The MVP for me that would show this is possible is having a base reusable harness that we can all contribute to and per-project/dialect entry points.
Our harness is built around the concept of a “ProblemDefinition” that makes it easy to create a new benchmark that plays nicely with it. It specifies:
- how to create and initialize numpy and MLIR tensors (incl. alignment),
- the compute/bandwidth characteristics of the benchmark
- a check function that compares the MLIR JIT’ed code with a known correct impl. (e.g. in numpy)
- an entry point to metaprogram MLIR from python under a given context manager.
The ProblemDefinition itself is not ideal: it requires too much human intervention and should be automated; the current state is as far as we’ve been willing to push it so far for our use cases.

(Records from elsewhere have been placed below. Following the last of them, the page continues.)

### config.mk
export PLATFORM = sky130hd
export DESIGN_NAME = olmc_top
export DESIGN_NICKNAME = d
export VERILOG_FILES = /design/src/common/olmc_pkg.sv /design/src/hw/olmc_top.sv
export VERILOG_INCLUDE_DIRS = /design/src /design/src/common
export SDC_FILE = /design/constraint.sdc
export NUM_CORES = 2
export LEC_CHECK = 0
export ABC_AREA = 1
export BUFFER_PORTS_ARGS = -buffer_cell sky130_fd_sc_hd__buf_2
export CELL_PAD_IN_SITES_DETAIL_PLACEMENT = 1
export CELL_PAD_IN_SITES_GLOBAL_PLACEMENT = 2
export CORE_MARGIN = 2
export CORE_UTILIZATION = 34
export DETAILED_ROUTE_END_ITERATION = 10
export PLACE_DENSITY = 0.79
export SYNTH_ARGS = -nofsm -noshare
export SYNTH_HDL_FRONTEND = slang
export SYNTH_SLANG_ARGS = --single-unit
export TNS_END_PERCENT = 30
### constraint.sdc
create_clock -name core_clk_in -period 6.02 [get_ports core_clk_in]
set_clock_uncertainty 0.2 [all_clocks]
set_input_delay 0 -clock core_clk_in [delete_from_list [all_inputs] [get_ports core_clk_in]]
set_output_delay 0 -clock core_clk_in [all_outputs]
set_load 0.05 [all_outputs]
### src/common/olmc_consts.svh
// olmc_consts.svh: register indices, field positions, reset values and timing for the loopback/mono block
// assumes: included by bare name; byte address of a register is four times its index
`ifndef OLMC_CONSTS_SVH
`define OLMC_CONSTS_SVH
// ----------------------------------------
// register indices
// ----------------------------------------
`define OLMC_IDX_ACC_DET 12'h293
`define OLMC_IDX_PATH1 12'h410
`define OLMC_IDX_PATH2 12'h418
`define OLMC_IDX_PATH3 12'h420
`define OLMC_IDX_GSEL_BASE 12'h413
`define OLMC_IDX_GSEL_STEP 12'h004
`define OLMC_IDX_LOOP1 12'h450
`define OLMC_IDX_LOOP2 12'h451
`define OLMC_IDX_GATE_CTRL 12'h458
`define OLMC_IDX_STATUS 12'h459
// ----------------------------------------
// field positions
// ----------------------------------------
`define OLMC_BIT_DET_SEL 13
`define OLMC_BIT_MONO 12
`define OLMC_BIT_LOOP_ON 0
`define OLMC_BIT_LOOP_ACT 1
`define OLMC_LSB_LOOP_SRC 2
`define OLMC_BIT_GATE_ON 0
`define OLMC_LSB_GATE_THR 1
`define OLMC_LSB_GATE_HOLD 4
`define OLMC_BIT_UNDERCLK 0
// ----------------------------------------
// reset values and timing
// ----------------------------------------
`define OLMC_RST_SRC 4'h0
`define OLMC_LOOP_MIN_CYC 64
`define OLMC_CLK_KHZ 250000
`define OLMC_HOLD0_MS 30
`define OLMC_HOLD1_MS 120
`define OLMC_HOLD2_MS 250
`define OLMC_HOLD3_MS 500
`endif

### src/common/olmc_pkg.sv
// olmc_pkg.sv: types shared by the loopback/mono block
// assumes: referenced as olmc_pkg::name, never imported
package olmc_pkg;
  // loopback source codes, 0101 and 1100..1111 are reserved
  typedef enum logic [3:0] {
    OLMC_SRC_P1L = 4'h0, OLMC_SRC_P1R = 4'h1, OLMC_SRC_P2L = 4'h2, OLMC_SRC_P2R = 4'h3,
    OLMC_SRC_P3 = 4'h4, OLMC_SRC_P4L = 4'h6, OLMC_SRC_P4R = 4'h7, OLMC_SRC_P5L = 4'h8,
    OLMC_SRC_P5R = 4'h9, OLMC_SRC_P6L = 4'ha, OLMC_SRC_P6R = 4'hb
  } olmc_src_t;
  typedef logic [1:0] olmc_hold_t;
endpackage

### src/hw/olmc_top.sv
// olmc_top.sv: echo-reference loopback, headphone mono mode, noise gates and detect-pin select
// assumes: APB master on core_clk_in; path samples are post-volume and arrive with one strobe per frame
// Function
// - global gate enable bit zero gates everything
// - gate mutes only when all sources quiet
// - hold delay 30/120/250/500 ms before muting
// - two independent loopbacks, any output path
// - loopback taps after digital volume
// - loopbacks go to mixers at output rate
// - 4-bit source select at bits 5:2
// - enable request bit 0 per loopback
// - too few clock cycles refuses enable, error
// - refused enable leaves running paths alone
// - read-only active status at bit 1
// - mono bit 12 drives right as inverted left
// - mono mode doubles swing, plus 6 dB
// - bit 13 picks detect and feedback pins
// - paths 1-3 drive headphones 1-3
// - path 4 feeds speaker drivers
`timescale 1ns/1ps
`include "olmc_consts.svh"
module olmc_top #(
  parameter int SAMPLE_W = 24,                          // sample width
  parameter int LOOP_MIN_CYCLES = `OLMC_LOOP_MIN_CYC,   // least clocks per frame for loopback
  parameter int HOLD0_CYC = `OLMC_HOLD0_MS * `OLMC_CLK_KHZ,
  parameter int HOLD1_CYC = `OLMC_HOLD1_MS * `OLMC_CLK_KHZ,
  parameter int HOLD2_CYC = `OLMC_HOLD2_MS * `OLMC_CLK_KHZ,
  parameter int HOLD3_CYC = `OLMC_HOLD3_MS * `OLMC_CLK_KHZ
) (
  input wire logic core_clk_in,                            // system clock, 250 MHz
  input wire logic rst_b_in,                               // async reset, active low
  input wire logic psel_in,                                // apb select
  input wire logic penable_in,                             // apb enable
  input wire logic pwrite_in,                              // apb direction
  input wire logic [15:0] paddr_in,                        // apb byte address
  input wire logic [31:0] pwdata_in,                       // apb write data
  output logic pready_out,                                 // apb ready
  output logic pslverr_out,                                // apb error, unmapped
  output logic [31:0] prdata_out,                          // apb read data
  input wire logic [11:0][SAMPLE_W-1:0] path_sample_in,    // post-volume samples 1L..6R
  input wire logic sample_strobe_in,                       // one pulse per output frame
  input wire logic [11:0] path_below_thr_in,               // level below gate threshold
  output logic [SAMPLE_W-1:0] echo_ref1_data_out,          // loopback 1 stream
  output logic [SAMPLE_W-1:0] echo_ref2_data_out,          // loopback 2 stream
  output logic echo_ref_strobe_out,                        // loopback frame strobe
  output logic [2:0][SAMPLE_W-1:0] hp_left_out,            // headphone 1..3 left
  output logic [2:0][SAMPLE_W-1:0] hp_right_out,           // headphone 1..3 right
  output logic [SAMPLE_W-1:0] spk_left_out,                // speaker left
  output logic [SAMPLE_W-1:0] spk_right_out,               // speaker right
  output logic [11:0] gate_mute_out,                       // per-path gate mute
  output logic [2:0] hp_differential_out,                  // mono mode flags to drivers
  output logic [2:0] gate_threshold_out,                   // threshold code to level detectors
  output logic detect_pin_set_sel_out,                     // 0: pin a set, 1: pin b set
  output logic echo_ref1_active_out,                       // loopback 1 running
  output logic echo_ref2_active_out,                       // loopback 2 running
  output logic underclk_err_out                            // sticky underclock error
);
  // ----------------------------------------
  // elaboration checks
  // ----------------------------------------
  if (SAMPLE_W < 2 || SAMPLE_W > 32 || LOOP_MIN_CYCLES < 1 || HOLD0_CYC < 1) begin : g_bad
    $error("olmc_top: unsupported parameter value");
  end

  // ----------------------------------------
  // apb slave
  // ----------------------------------------
  logic pready_q;            // ready, one wait state
  logic pslverr_q;           // error flag
  logic [31:0] prdata_q;     // captured read data
  logic [31:0] rdata_d;      // read mux
  logic hit_d;               // address mapped
  logic [11:0] idx;          // register index
  logic acc_ph;              // access phase, not yet ready
  logic wr;                  // write takes effect
  assign idx = paddr_in[13:2];
  assign acc_ph = psel_in & penable_in & ~pready_q;
  assign wr = psel_in & penable_in & pready_q & pwrite_in & hit_d;

  // ready one cycle into access, data and error captured then
  always_ff @(posedge core_clk_in or negedge rst_b_in) begin
    if (!rst_b_in) begin
      pready_q <= 1'b0;
      pslverr_q <= 1'b0;
      prdata_q <= 32'h0;
    end else begin
      pready_q <= acc_ph;
      pslverr_q <= acc_ph & ~hit_d;
      if (acc_ph && !pwrite_in) begin
        prdata_q <= rdata_d;
      end
    end
  end

  // ----------------------------------------
  // control registers
  // ----------------------------------------
  logic det_sel_q;                 // detect pin set
  logic [2:0] mono_q;              // headphone mono flags
  logic gate_on_q;                 // global gate enable
  logic [2:0] gate_thr_q;          // gate threshold code
  olmc_pkg::olmc_hold_t hold_q;    // hold delay code
  logic err_q;                     // underclock error
  logic [3:0] src_q [2];           // loopback source codes
  logic [1:0] on_q;                // loopback requests
  logic [1:0] act_q;               // loopback running
  logic [1:0] rej;                 // refused enable this cycle
  logic [11:0] gsel_q [12];        // gate source masks
  logic [31:0] hold_lim;           // current hold count

  // plain fields
  always_ff @(posedge core_clk_in or negedge rst_b_in) begin
    if (!rst_b_in) begin
      det_sel_q <= 1'b0;
      mono_q <= 3'h0;
      gate_on_q <= 1'b0;
      gate_thr_q <= 3'h0;
      hold_q <= 2'h0;
    end else if (wr) begin
      case (idx)
        `OLMC_IDX_ACC_DET: det_sel_q <= pwdata_in[`OLMC_BIT_DET_SEL];
        `OLMC_IDX_PATH1: mono_q[0] <= pwdata_in[`OLMC_BIT_MONO];
        `OLMC_IDX_PATH2: mono_q[1] <= pwdata_in[`OLMC_BIT_MONO];
        `OLMC_IDX_PATH3: mono_q[2] <= pwdata_in[`OLMC_BIT_MONO];
        `OLMC_IDX_GATE_CTRL: begin
          gate_on_q <= pwdata_in[`OLMC_BIT_GATE_ON];
          gate_thr_q <= pwdata_in[`OLMC_LSB_GATE_THR +: 3];
          hold_q <= pwdata_in[`OLMC_LSB_GATE_HOLD +: 2];
        end
        default: begin
        end
      endcase
    end
  end

  // sticky error, a new refusal wins over a clear
  always_ff @(posedge core_clk_in or negedge rst_b_in) begin
    if (!rst_b_in) begin
      err_q <= 1'b0;
    end else begin
      err_q <= (err_q & ~(wr && idx == `OLMC_IDX_STATUS && pwdata_in[`OLMC_BIT_UNDERCLK])) | (|rej);
    end
  end

  // ----------------------------------------
  // clock budget per frame
  // ----------------------------------------
  logic [15:0] per_cnt_q;    // clocks since last strobe, saturating
  logic budget_ok_q;         // last frame had enough clocks

  // count clocks between frame strobes
  always_ff @(posedge core_clk_in or negedge rst_b_in) begin
    if (!rst_b_in) begin
      per_cnt_q <= 16'h0;
      budget_ok_q <= 1'b0;
    end else if (sample_strobe_in) begin
      per_cnt_q <= 16'h0;
      budget_ok_q <= (32'(per_cnt_q) + 32'd1) >= 32'(LOOP_MIN_CYCLES);
    end else if (per_cnt_q != 16'hffff) begin
      per_cnt_q <= per_cnt_q + 16'h1;
    end
  end

  // ----------------------------------------
  // loopback paths
  // ----------------------------------------
  // pick a post-volume sample, reserved codes give silence
  function automatic logic [SAMPLE_W-1:0] pick(input logic [3:0] code,
                                               input logic [11:0][SAMPLE_W-1:0] s);
    logic [SAMPLE_W-1:0] r;
    r = '0;
    if (code <= 4'h4) begin
      r = s[code];
    end else if (code >= 4'h6 && code <= 4'hb) begin
      r = s[code];
    end
    return r;
  endfunction

  for (genvar g = 0; g < 2; g++) begin : g_loop
    logic hit_l;   // write to this loopback register
    assign hit_l = wr && idx == (g == 0 ? `OLMC_IDX_LOOP1 : `OLMC_IDX_LOOP2);
    assign rej[g] = hit_l & pwdata_in[`OLMC_BIT_LOOP_ON] & ~act_q[g] & ~budget_ok_q;

    // request, source and status; status bit itself is not writable
    always_ff @(posedge core_clk_in or negedge rst_b_in) begin
      if (!rst_b_in) begin
        on_q[g] <= 1'b0;
        act_q[g] <= 1'b0;
        src_q[g] <= `OLMC_RST_SRC;
      end else if (hit_l) begin
        on_q[g] <= pwdata_in[`OLMC_BIT_LOOP_ON];
        src_q[g] <= pwdata_in[`OLMC_LSB_LOOP_SRC +: 4];
        if (!pwdata_in[`OLMC_BIT_LOOP_ON]) begin
          act_q[g] <= 1'b0;
        end else if (!act_q[g]) begin
          act_q[g] <= budget_ok_q;
        end
      end
    end
  end

  // loopback streams at the output-path frame rate
  always_ff @(posedge core_clk_in or negedge rst_b_in) begin
    if (!rst_b_in) begin
      echo_ref1_data_out <= '0;
      echo_ref2_data_out <= '0;
      echo_ref_strobe_out <= 1'b0;
    end else begin
      echo_ref_strobe_out <= sample_strobe_in;
      if (sample_strobe_in) begin
        echo_ref1_data_out <= act_q[0] ? pick(src_q[0], path_sample_in) : '0;
        echo_ref2_data_out <= act_q[1] ? pick(src_q[1], path_sample_in) : '0;
      end
    end
  end

  // ----------------------------------------
  // headphone and speaker outputs
  // ----------------------------------------
  // mono: right is the negated left, differential swing doubles for +6 dB
  always_ff @(posedge core_clk_in or negedge rst_b_in) begin
    if (!rst_b_in) begin
      hp_left_out <= '0;
      hp_right_out <= '0;
      spk_left_out <= '0;
      spk_right_out <= '0;
    end else if (sample_strobe_in) begin
      for (int k = 0; k < 3; k++) begin
        hp_left_out[k] <= path_sample_in[2*k];
        hp_right_out[k] <= mono_q[k] ? SAMPLE_W'(-path_sample_in[2*k]) : path_sample_in[2*k+1];
      end
      spk_left_out <= path_sample_in[6];
      spk_right_out <= path_sample_in[7];
    end
  end

  // static control outputs
  always_ff @(posedge core_clk_in or negedge rst_b_in) begin
    if (!rst_b_in) begin
      hp_differential_out <= 3'h0;
      gate_threshold_out <= 3'h0;
      detect_pin_set_sel_out <= 1'b0;
      echo_ref1_active_out <= 1'b0;
      echo_ref2_active_out <= 1'b0;
      underclk_err_out <= 1'b0;
    end else begin
      hp_differential_out <= mono_q;
      gate_threshold_out <= gate_thr_q;
      detect_pin_set_sel_out <= det_sel_q;
      echo_ref1_active_out <= act_q[0];
      echo_ref2_active_out <= act_q[1];
      underclk_err_out <= err_q;
    end
  end

  // ----------------------------------------
  // noise gates
  // ----------------------------------------
  // hold code to cycle count
  always_comb begin
    case (hold_q)
      2'h0: hold_lim = 32'(HOLD0_CYC);
      2'h1: hold_lim = 32'(HOLD1_CYC);
      2'h2: hold_lim = 32'(HOLD2_CYC);
      2'h3: hold_lim = 32'(HOLD3_CYC);
      default: hold_lim = 32'(HOLD0_CYC);
    endcase
  end

  logic [11:0] quiet;          // all selected sources below threshold
  logic [31:0] gcnt_q [12];    // quiet time counters
  for (genvar k = 0; k < 12; k++) begin : g_gate
    assign quiet[k] = gate_on_q & (|gsel_q[k]) & (&(path_below_thr_in | ~gsel_q[k]));

    // source mask, one path selected at reset
    always_ff @(posedge core_clk_in or negedge rst_b_in) begin
      if (!rst_b_in) begin
        gsel_q[k] <= 12'(1 << k);
      end else if (wr && idx == 12'(`OLMC_IDX_GSEL_BASE + k * `OLMC_IDX_GSEL_STEP)) begin
        gsel_q[k] <= pwdata_in[11:0];
      end
    end

    // mute after the hold time of continuous quiet
    always_ff @(posedge core_clk_in or negedge rst_b_in) begin
      if (!rst_b_in) begin
        gcnt_q[k] <= 32'h0;
        gate_mute_out[k] <= 1'b0;
      end else if (!quiet[k]) begin
        gcnt_q[k] <= 32'h0;
        gate_mute_out[k] <= 1'b0;
      end else if (gcnt_q[k] >= hold_lim) begin
        gate_mute_out[k] <= 1'b1;
      end else begin
        gcnt_q[k] <= gcnt_q[k] + 32'h1;
      end
    end
  end

  // ----------------------------------------
  // read mux and decode
  // ----------------------------------------
  always_comb begin
    rdata_d = 32'h0;
    hit_d = paddr_in[15:14] == 2'h0 && paddr_in[1:0] == 2'h0;
    case (idx)
      `OLMC_IDX_ACC_DET: rdata_d[`OLMC_BIT_DET_SEL] = det_sel_q;
      `OLMC_IDX_PATH1: rdata_d[`OLMC_BIT_MONO] = mono_q[0];
      `OLMC_IDX_PATH2: rdata_d[`OLMC_BIT_MONO] = mono_q[1];
      `OLMC_IDX_PATH3: rdata_d[`OLMC_BIT_MONO] = mono_q[2];
      `OLMC_IDX_LOOP1: rdata_d[5:0] = {src_q[0], act_q[0], on_q[0]};
      `OLMC_IDX_LOOP2: rdata_d[5:0] = {src_q[1], act_q[1], on_q[1]};
      `OLMC_IDX_GATE_CTRL: rdata_d[5:0] = {hold_q, gate_thr_q, gate_on_q};
      `OLMC_IDX_STATUS: rdata_d[`OLMC_BIT_UNDERCLK] = err_q;
      default: begin
        hit_d = 1'b0;
        for (int k = 0; k < 12; k++) begin
          if (idx == 12'(`OLMC_IDX_GSEL_BASE + k * `OLMC_IDX_GSEL_STEP)) begin
            hit_d = paddr_in[15:14] == 2'h0 && paddr_in[1:0] == 2'h0;
            rdata_d[11:0] = gsel_q[k];
          end
        end
      end
    endcase
  end

  assign pready_out = pready_q;
  assign pslverr_out = pslverr_q;
  assign prdata_out = prdata_q;
endmodule

# Word level (Yosys, flattened, before mapping)
# Cells that the tools add are included.
# word_totals
word_cells,382
ff_bits,847
output_inout_bits,297
# classes
n_eq_ne,48
n_lt_le_gt_ge,21
bitwise,68
muxes,98
reduce_logical,58
add_sub_neg,17
# ops
op,n
32-bit two-way mux,24
32-bit by 1-bit adder with 32-bit output (second input constant),12
32-bit greater-or-equal comparator,12
24-bit two-way mux,11
12-bit by 11-bit == test with 1-bit output (second input constant),19
24-bit binary-select mux with 4-bit select,2
12-bit two-way mux,12
12-bit inverter,12
12-bit OR,12
12-bit AND reduction,12
12-bit OR reduction,12
32-bit one-hot mux with 4 select lines,1
24-bit negation,3
1-bit two-way mux,42
1-bit AND,37
16-bit two-way mux,2
2-bit by 1-bit != test with 1-bit output (second input constant),12
2-bit != test (second input constant),12
1-bit logical AND,20
5-bit one-hot mux with 4 select lines,1
16-bit by 1-bit adder with 17-bit output (second input constant),1
17-bit by 7-bit greater-or-equal comparator with 1-bit output (second input constant),1
16-bit by 1-bit adder with 16-bit output (second input constant),1
16-bit != test (second input constant),1
other kinds (20),36

# Longest topological paths before layout
# logic_depth
ltp_word,22
ltp_mapped,21
mapped_depth_nobuf,21

# Worst setup path after synthesis
# OpenSTA, ideal clock, no wires.
# synth_path
path_type,register to register
start,register hold_q[1]
end,register gcnt_q[23] (netlist bit)
t_arrival_ps,4548
period_less_slack_ps,4884
required_time_ps,5685
path_stages_with_launch,17
setup_slack_ps,1136
cell_sequence,dfrtp_1 -> inv_1 -> ha_1 -> inv_1 -> ha_1 -> a21o_1 -> nor2_1 -> a21oi_1 -> nor2_1 -> nand3_1 -> nor2_1 -> nand2_1 -> nor2_2 -> nand3_1 -> nor3_1 -> nand2_1 -> nor3b_1
# synth_via
elab_chain_cells,4
word_cells_on_any_way,7
cone_classes,order compare: 1; eq/ne: 4; mux: 1; reduce/logical: 1
# synth_rtl
element,line,rtl
from (decl),olmc_top.sv:102,olmc_pkg::olmc_hold_t hold_q;
from (signal assigned),olmc_top.sv:128,hold_q <= pwdata_in[`OLMC_LSB_GATE_HOLD +: 2];
"2-bit == test, or another cell as far along",olmc_top.sv:262,case (hold_q)
32-bit one-hot mux with 4 select lines (*),olmc_top.sv:262,
32-bit greater-or-equal comparator (*),olmc_top.sv:293,end else if (gcnt_q[k] >= hold_lim) begin
2-bit != test (no line) (*),n/a,
"to (signal, indexed assignment)",olmc_top.sv:296,gcnt_q[k] <= gcnt_q[k] + 32'h1;
to (decl),olmc_top.sv:272,logic [31:0] gcnt_q [12];
# Every way passes the cells marked *; elsewhere a longest branch is shown, timed or not. The select of a mux whose other input is x is not followed.
# A chain may end at the register's enable or synchronous reset.

# Worst setup path in the final report
# layout_path
start,register hold_q[1]
end,register gcnt_q[210] (netlist bit)
# The elaborated chain is that of the path after synthesis.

IMO, a “test for success” of a basic setup in-tree would be that we can just delete the existing code and reuse what would be in-tree.
The flow I describe above is tailored atm for a “custom op” programming model and has a minimal runtime/compiler contract to specify what “bufferization” should do as well as various compiler strategies and basic “transformations wrapping infra” that are not appropriate for other projects. So if you go with a model similar to what I described above, let’s be sure to iterate closely so we can surface what is generally reusable and portable vs what is too specific.
Below is a snapshot of what you can expect from the basic stuff that exists today:
> python -m python.examples.matmul.bench
###############################################################
Compile-time problem size {'m': 2040, 'n': 2041, 'k': 2042}
Runtime problem size {'m': 2040, 'n': 2041, 'k': 2042}
Problem types [<class 'numpy.float32'>, <class 'numpy.float32'>, <class 'numpy.float32'>]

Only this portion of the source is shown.